EXERCISE MATERIALS:
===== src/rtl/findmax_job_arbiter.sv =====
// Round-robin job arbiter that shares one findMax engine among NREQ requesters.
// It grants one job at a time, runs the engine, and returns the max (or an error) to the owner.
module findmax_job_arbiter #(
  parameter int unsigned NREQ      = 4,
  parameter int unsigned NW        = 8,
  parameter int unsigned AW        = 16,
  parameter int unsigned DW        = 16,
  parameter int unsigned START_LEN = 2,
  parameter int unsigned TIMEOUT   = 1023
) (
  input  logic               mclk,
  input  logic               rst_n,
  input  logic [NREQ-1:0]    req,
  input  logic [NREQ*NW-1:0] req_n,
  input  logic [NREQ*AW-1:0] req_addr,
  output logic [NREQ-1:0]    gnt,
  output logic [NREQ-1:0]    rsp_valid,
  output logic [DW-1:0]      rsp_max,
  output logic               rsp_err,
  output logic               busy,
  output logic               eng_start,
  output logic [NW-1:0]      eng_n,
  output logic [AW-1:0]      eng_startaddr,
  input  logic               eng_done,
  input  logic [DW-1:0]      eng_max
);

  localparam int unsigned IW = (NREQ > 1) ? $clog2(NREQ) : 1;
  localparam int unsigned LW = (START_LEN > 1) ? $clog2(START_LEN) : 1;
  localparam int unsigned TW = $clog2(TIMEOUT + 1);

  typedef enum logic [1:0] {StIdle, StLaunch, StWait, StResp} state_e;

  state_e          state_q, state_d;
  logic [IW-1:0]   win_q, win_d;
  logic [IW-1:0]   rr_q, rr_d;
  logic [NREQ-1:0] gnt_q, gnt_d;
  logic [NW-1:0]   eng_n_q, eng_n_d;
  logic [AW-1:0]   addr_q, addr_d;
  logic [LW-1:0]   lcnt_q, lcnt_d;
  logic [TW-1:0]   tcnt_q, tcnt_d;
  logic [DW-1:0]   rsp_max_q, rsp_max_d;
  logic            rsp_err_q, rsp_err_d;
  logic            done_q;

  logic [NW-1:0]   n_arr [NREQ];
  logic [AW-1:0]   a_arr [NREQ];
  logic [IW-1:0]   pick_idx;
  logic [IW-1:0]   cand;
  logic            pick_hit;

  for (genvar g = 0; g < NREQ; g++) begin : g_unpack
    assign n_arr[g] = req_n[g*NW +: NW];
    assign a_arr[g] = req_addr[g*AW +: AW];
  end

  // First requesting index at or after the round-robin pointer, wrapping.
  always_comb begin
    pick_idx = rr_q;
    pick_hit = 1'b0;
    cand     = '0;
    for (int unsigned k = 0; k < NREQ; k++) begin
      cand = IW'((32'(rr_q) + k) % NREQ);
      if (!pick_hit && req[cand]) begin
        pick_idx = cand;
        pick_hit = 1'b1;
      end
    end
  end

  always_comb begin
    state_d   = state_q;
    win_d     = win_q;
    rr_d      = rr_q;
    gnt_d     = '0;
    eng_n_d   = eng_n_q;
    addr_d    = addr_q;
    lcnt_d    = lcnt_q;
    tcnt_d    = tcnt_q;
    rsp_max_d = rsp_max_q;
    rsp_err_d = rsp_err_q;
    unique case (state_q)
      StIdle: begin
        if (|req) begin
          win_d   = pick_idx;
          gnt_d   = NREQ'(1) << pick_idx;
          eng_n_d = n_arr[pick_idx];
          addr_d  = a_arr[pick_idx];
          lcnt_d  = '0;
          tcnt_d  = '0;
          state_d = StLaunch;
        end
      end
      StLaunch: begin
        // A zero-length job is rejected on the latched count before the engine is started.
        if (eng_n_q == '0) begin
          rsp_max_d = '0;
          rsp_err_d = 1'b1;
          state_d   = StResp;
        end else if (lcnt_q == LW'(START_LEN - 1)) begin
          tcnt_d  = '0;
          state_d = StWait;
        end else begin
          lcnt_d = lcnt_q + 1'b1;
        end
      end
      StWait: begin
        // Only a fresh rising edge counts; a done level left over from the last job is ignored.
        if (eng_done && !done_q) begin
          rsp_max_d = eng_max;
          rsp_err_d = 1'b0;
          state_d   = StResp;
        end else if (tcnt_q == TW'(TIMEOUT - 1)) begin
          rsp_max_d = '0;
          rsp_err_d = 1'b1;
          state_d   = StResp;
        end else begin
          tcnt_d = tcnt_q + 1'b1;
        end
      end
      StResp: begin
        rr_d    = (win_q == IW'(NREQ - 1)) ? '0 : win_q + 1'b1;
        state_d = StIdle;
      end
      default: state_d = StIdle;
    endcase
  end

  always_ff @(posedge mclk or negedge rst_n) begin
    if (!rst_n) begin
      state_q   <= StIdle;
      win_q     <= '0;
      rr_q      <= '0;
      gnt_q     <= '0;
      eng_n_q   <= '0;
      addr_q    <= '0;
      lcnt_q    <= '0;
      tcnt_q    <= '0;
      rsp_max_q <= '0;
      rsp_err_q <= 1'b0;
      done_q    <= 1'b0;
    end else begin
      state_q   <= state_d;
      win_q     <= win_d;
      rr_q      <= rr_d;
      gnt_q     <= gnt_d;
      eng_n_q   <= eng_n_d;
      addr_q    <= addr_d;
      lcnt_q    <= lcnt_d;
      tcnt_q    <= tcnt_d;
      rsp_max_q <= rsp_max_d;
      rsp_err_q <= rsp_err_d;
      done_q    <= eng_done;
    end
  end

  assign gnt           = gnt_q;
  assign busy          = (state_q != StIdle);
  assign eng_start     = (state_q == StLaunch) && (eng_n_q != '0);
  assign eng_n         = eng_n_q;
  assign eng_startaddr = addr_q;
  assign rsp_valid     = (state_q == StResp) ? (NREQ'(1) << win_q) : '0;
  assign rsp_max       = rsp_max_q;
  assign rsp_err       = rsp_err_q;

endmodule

TASK ITEM:
Go through the records above and copy every line holding the word "mclk".

RESPONSE AREA:
  input  logic               mclk,
  always_ff @(posedge mclk or negedge rst_n) begin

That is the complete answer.